Pharmacological elevation of anandamide impairs short-term memory by altering the neurophysiology in the hippocampus.

In rodents, many exogenous cannabinoid agonists including Δ9-THC and WIN55,212-2 (WIN-2) have been shown to impair short-term memory (STM) by inhibition of hippocampal neuronal assemblies. However, the mechanisms by which endocannabinoids such as anandamide and 2-arachidonyl glycerol (2-AG) modulate STM processes are not well understood. Here the effects of anandamide on performance of a Delayed-Non-Match-to-Sample (DNMS) task (i.e. STM task) and concomitant hippocampal ensemble activity were assessed following administration of either URB597 (0.3, 3.0mg/kg), an inhibitor of the Fatty Acid Amide Hydrolase (FAAH), AM404 (1.5, 10.0mg/kg), a putative anandamide uptake/FAAH inhibitor, or R-methanandamide (3.0, 10.0mg/kg), a stable analog of anandamide. Principal cells from hippocampal CA3/CA1 were recorded extracellularly by multi-electrode arrays in Long-Evans rats during DNMS task (1–30s delays) performance and tracked throughout drug administration and recovery.

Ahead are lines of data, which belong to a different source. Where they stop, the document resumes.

File: src/rtl/strobe_counter.sv
// Counts strobes up to a runtime target; done_c fires on the target-th strobe, clr_i wins over strobe_i.
module strobe_counter
    import pong_pkg::*;
(
    input  logic             clk,
    input  logic             rst,
    input  logic             clr_i,
    input  logic             strobe_i,
    input  logic [CNT_W-1:0] n_i,
    output logic             done_c
);

    logic [CNT_W-1:0] cnt_q, cnt_d;

    always_comb begin
        cnt_d  = cnt_q;
        done_c = 1'b0;
        if (clr_i) begin
            cnt_d = '0;
        end else if (strobe_i) begin
            if (cnt_q + CNT_W'(1) == n_i) begin
                done_c = 1'b1;
                cnt_d  = '0;
            end else begin
                cnt_d = cnt_q + CNT_W'(1);
            end
        end
    end

    always_ff @(posedge clk or posedge rst) begin
        if (rst) cnt_q <= '0;
        else     cnt_q <= cnt_d;
    end

endmodule

File: src/rtl/pong_rally_ctrl.sv
// Pong game sequencer: serve/rally/point/game-over flow, scores and ball speed-up.
module pong_rally_ctrl
    import pong_pkg::*;
#(
    parameter logic [SCORE_W-1:0] WIN_SCORE     = WIN_SCORE_DEF,
    parameter logic [CNT_W-1:0]   SERVE_DELAY   = SERVE_DELAY_DEF,
    parameter logic [CNT_W-1:0]   POINT_HOLD    = POINT_HOLD_DEF,
    parameter logic [DIV_W-1:0]   DIV_INIT      = DIV_INIT_DEF,
    parameter logic [DIV_W-1:0]   DIV_STEP      = DIV_STEP_DEF,
    parameter logic [DIV_W-1:0]   DIV_MIN       = DIV_MIN_DEF,
    parameter logic [SCORE_W-1:0] HITS_PER_STEP = HITS_PER_STEP_DEF
) (
    input  logic              clk,
    input  logic              rst,
    pong_rally_ctrl_if.slave  bus
);

    state_e             state_q, state_d;
    logic               entry_q;
    logic               ball_run_q, ball_run_d;
    logic               ball_load_q, ball_load_d;
    logic               side_q, side_d;
    logic [DIV_W-1:0]   div_q, div_d;
    logic [SCORE_W-1:0] s1_q, s1_d;
    logic [SCORE_W-1:0] s2_q, s2_d;
    logic [SCORE_W-1:0] hits_q, hits_d;
    logic               over_q, over_d;

    logic               tick_done_c;
    logic               cnt_strobe_c;
    logic [CNT_W-1:0]   cnt_target_c;

    // Clearing during the first cycle of a state keeps an entry-cycle tick uncounted.
    assign cnt_strobe_c = bus.ball_tick_i & ((state_q == ST_SERVE) | (state_q == ST_POINT));
    assign cnt_target_c = (state_q == ST_SERVE) ? SERVE_DELAY : POINT_HOLD;

    strobe_counter u_tick_cnt (
        .clk      (clk),
        .rst      (rst),
        .clr_i    (entry_q),
        .strobe_i (cnt_strobe_c),
        .n_i      (cnt_target_c),
        .done_c   (tick_done_c)
    );

    always_comb begin
        state_d     = state_q;
        ball_load_d = 1'b0;
        side_d      = side_q;
        div_d       = div_q;
        s1_d        = s1_q;
        s2_d        = s2_q;
        hits_d      = hits_q;
        case (state_q)
            ST_IDLE, ST_OVER: begin
                if (bus.start_i) begin
                    state_d     = ST_SERVE;
                    s1_d        = '0;
                    s2_d        = '0;
                    side_d      = SIDE_BAR1;
                    div_d       = DIV_INIT;
                    hits_d      = '0;
                    ball_load_d = 1'b1;
                end
            end
            ST_SERVE: begin
                if (tick_done_c) state_d = ST_RALLY;
            end
            ST_RALLY: begin
                if (bus.miss1_i && bus.miss2_i) begin
                    state_d = ST_POINT;
                end else if (bus.miss1_i) begin
                    s2_d    = s2_q + SCORE_W'(1);
                    side_d  = SIDE_BAR1;
                    state_d = ST_POINT;
                end else if (bus.miss2_i) begin
                    s1_d    = s1_q + SCORE_W'(1);
                    side_d  = SIDE_BAR2;
                    state_d = ST_POINT;
                end else if (bus.hit_i) begin
                    if (hits_q + SCORE_W'(1) == HITS_PER_STEP) begin
                        hits_d = '0;
                        div_d  = div_dec(div_q, DIV_STEP, DIV_MIN);
                    end else begin
                        hits_d = hits_q + SCORE_W'(1);
                    end
                end
            end
            ST_POINT: begin
                if (tick_done_c) begin
                    if ((s1_q == WIN_SCORE) || (s2_q == WIN_SCORE)) begin
                        state_d = ST_OVER;
                    end else begin
                        state_d     = ST_SERVE;
                        ball_load_d = 1'b1;
                        div_d       = DIV_INIT;
                        hits_d      = '0;
                    end
                end
            end
            default: state_d = ST_IDLE;
        endcase
        ball_run_d = (state_d == ST_RALLY);
        over_d     = (state_d == ST_OVER);
    end

    always_ff @(posedge clk or posedge rst) begin
        if (rst) begin
            state_q     <= ST_IDLE;
            entry_q     <= 1'b0;
            ball_run_q  <= 1'b0;
            ball_load_q <= 1'b0;
            side_q      <= SIDE_BAR1;
            div_q       <= DIV_INIT;
            s1_q        <= '0;
            s2_q        <= '0;
            hits_q      <= '0;
            over_q      <= 1'b0;
        end else begin
            state_q     <= state_d;
            entry_q     <= (state_d != state_q);
            ball_run_q  <= ball_run_d;
            ball_load_q <= ball_load_d;
            side_q      <= side_d;
            div_q       <= div_d;
            s1_q        <= s1_d;
            s2_q        <= s2_d;
            hits_q      <= hits_d;
            over_q      <= over_d;
        end
    end

    assign bus.state_o      = state_q;
    assign bus.ball_run_o   = ball_run_q;
    assign bus.ball_load_o  = ball_load_q;
    assign bus.serve_side_o = side_q;
    assign bus.step_div_o   = div_q;
    assign bus.score1_o     = s1_q;
    assign bus.score2_o     = s2_q;
    assign bus.game_over_o  = over_q;

endmodule
File: src/flat_wrapper.sv
// flat-port wrapper written by rule: the top's interface ports become plain ports
module pong_rally_ctrl_flat import pong_pkg::*;
#(
    parameter logic [SCORE_W-1:0] WIN_SCORE     = WIN_SCORE_DEF,
    parameter logic [CNT_W-1:0]   SERVE_DELAY   = SERVE_DELAY_DEF,
    parameter logic [CNT_W-1:0]   POINT_HOLD    = POINT_HOLD_DEF,
    parameter logic [DIV_W-1:0]   DIV_INIT      = DIV_INIT_DEF,
    parameter logic [DIV_W-1:0]   DIV_STEP      = DIV_STEP_DEF,
    parameter logic [DIV_W-1:0]   DIV_MIN       = DIV_MIN_DEF,
    parameter logic [SCORE_W-1:0] HITS_PER_STEP = HITS_PER_STEP_DEF
)
  (clk, rst, bus_start_i, bus_ball_tick_i, bus_hit_i, bus_miss1_i, bus_miss2_i, bus_ball_run_o, bus_ball_load_o, bus_serve_side_o, bus_step_div_o, bus_score1_o, bus_score2_o, bus_game_over_o, bus_state_o);
  pong_rally_ctrl_if bus_i ();
  input  logic clk;
  input  logic rst;
  input wire logic [$bits(bus_i.start_i)-1:0] bus_start_i;
  input wire logic [$bits(bus_i.ball_tick_i)-1:0] bus_ball_tick_i;
  input wire logic [$bits(bus_i.hit_i)-1:0] bus_hit_i;
  input wire logic [$bits(bus_i.miss1_i)-1:0] bus_miss1_i;
  input wire logic [$bits(bus_i.miss2_i)-1:0] bus_miss2_i;
  output wire logic [$bits(bus_i.ball_run_o)-1:0] bus_ball_run_o;
  output wire logic [$bits(bus_i.ball_load_o)-1:0] bus_ball_load_o;
  output wire logic [$bits(bus_i.serve_side_o)-1:0] bus_serve_side_o;
  output wire logic [$bits(bus_i.step_div_o)-1:0] bus_step_div_o;
  output wire logic [$bits(bus_i.score1_o)-1:0] bus_score1_o;
  output wire logic [$bits(bus_i.score2_o)-1:0] bus_score2_o;
  output wire logic [$bits(bus_i.game_over_o)-1:0] bus_game_over_o;
  output wire logic [$bits(bus_i.state_o)-1:0] bus_state_o;
  assign bus_i.start_i = bus_start_i;
  assign bus_i.ball_tick_i = bus_ball_tick_i;
  assign bus_i.hit_i = bus_hit_i;
  assign bus_i.miss1_i = bus_miss1_i;
  assign bus_i.miss2_i = bus_miss2_i;
  assign bus_ball_run_o = bus_i.ball_run_o;
  assign bus_ball_load_o = bus_i.ball_load_o;
  assign bus_serve_side_o = bus_i.serve_side_o;
  assign bus_step_div_o = bus_i.step_div_o;
  assign bus_score1_o = bus_i.score1_o;
  assign bus_score2_o = bus_i.score2_o;
  assign bus_game_over_o = bus_i.game_over_o;
  assign bus_state_o = bus_i.state_o;
  pong_rally_ctrl #(.WIN_SCORE(WIN_SCORE), .SERVE_DELAY(SERVE_DELAY), .POINT_HOLD(POINT_HOLD), .DIV_INIT(DIV_INIT), .DIV_STEP(DIV_STEP), .DIV_MIN(DIV_MIN), .HITS_PER_STEP(HITS_PER_STEP)) u_core (.clk(clk), .rst(rst), .bus(bus_i));
endmodule
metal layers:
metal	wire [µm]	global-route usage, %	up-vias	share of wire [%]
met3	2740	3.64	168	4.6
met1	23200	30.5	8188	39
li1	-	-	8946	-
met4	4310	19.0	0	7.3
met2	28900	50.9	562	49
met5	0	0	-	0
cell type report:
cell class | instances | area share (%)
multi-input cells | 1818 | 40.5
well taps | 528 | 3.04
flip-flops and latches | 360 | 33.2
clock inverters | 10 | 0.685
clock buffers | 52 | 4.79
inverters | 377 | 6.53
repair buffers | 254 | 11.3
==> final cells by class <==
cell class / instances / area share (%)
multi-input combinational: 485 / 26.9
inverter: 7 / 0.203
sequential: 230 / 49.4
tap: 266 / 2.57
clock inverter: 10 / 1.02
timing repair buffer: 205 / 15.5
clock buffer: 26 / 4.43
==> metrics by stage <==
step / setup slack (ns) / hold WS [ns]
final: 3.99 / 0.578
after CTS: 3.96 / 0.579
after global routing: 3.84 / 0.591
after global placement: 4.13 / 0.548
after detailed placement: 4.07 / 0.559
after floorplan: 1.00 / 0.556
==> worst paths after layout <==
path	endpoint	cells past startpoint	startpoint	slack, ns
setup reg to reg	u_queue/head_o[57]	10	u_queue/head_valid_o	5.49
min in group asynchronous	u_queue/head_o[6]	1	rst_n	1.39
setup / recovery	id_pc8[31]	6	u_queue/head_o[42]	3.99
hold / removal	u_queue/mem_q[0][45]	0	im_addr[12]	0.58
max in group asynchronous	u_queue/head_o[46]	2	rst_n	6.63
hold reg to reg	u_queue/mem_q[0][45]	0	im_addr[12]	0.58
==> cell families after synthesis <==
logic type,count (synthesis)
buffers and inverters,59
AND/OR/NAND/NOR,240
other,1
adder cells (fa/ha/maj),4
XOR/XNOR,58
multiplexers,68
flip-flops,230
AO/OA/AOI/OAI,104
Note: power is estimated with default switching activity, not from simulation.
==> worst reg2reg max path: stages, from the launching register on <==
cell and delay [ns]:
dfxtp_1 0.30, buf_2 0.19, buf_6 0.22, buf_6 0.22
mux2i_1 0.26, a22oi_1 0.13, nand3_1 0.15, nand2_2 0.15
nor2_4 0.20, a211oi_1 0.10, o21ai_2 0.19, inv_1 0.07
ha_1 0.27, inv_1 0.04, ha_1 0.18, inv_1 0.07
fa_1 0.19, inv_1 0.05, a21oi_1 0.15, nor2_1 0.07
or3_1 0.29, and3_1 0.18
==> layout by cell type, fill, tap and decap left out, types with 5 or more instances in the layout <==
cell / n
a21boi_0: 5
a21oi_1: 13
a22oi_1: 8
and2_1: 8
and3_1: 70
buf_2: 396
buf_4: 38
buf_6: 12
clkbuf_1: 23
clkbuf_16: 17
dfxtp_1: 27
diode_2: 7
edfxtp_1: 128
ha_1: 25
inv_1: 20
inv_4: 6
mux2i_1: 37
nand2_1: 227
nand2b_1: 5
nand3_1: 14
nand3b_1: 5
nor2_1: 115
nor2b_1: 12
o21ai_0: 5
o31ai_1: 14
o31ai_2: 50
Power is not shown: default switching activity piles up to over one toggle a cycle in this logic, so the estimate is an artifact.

Both R-methanandamide and URB597 caused dose- and delay-dependent deficits in DNMS performance with suppression of hippocampal ensemble activity during the encoding (sample) phase. R-methanandamide-induced effects were not reversed by capsaicin excluding a contribution of TRPV-1 receptors. AM404 produced subtle deficits at longer delay intervals but did not alter hippocampal neuronal activity during task-specific events. Collectively, these data indicate that endocannabinoid levels affect performance in a STM task and their pharmacological elevation beyond normal concentrations is detrimental also for the underlying physiological responses. They also highlight a specific window of memory processing, i.e. encoding, which is sensitive to cannabinoid modulation.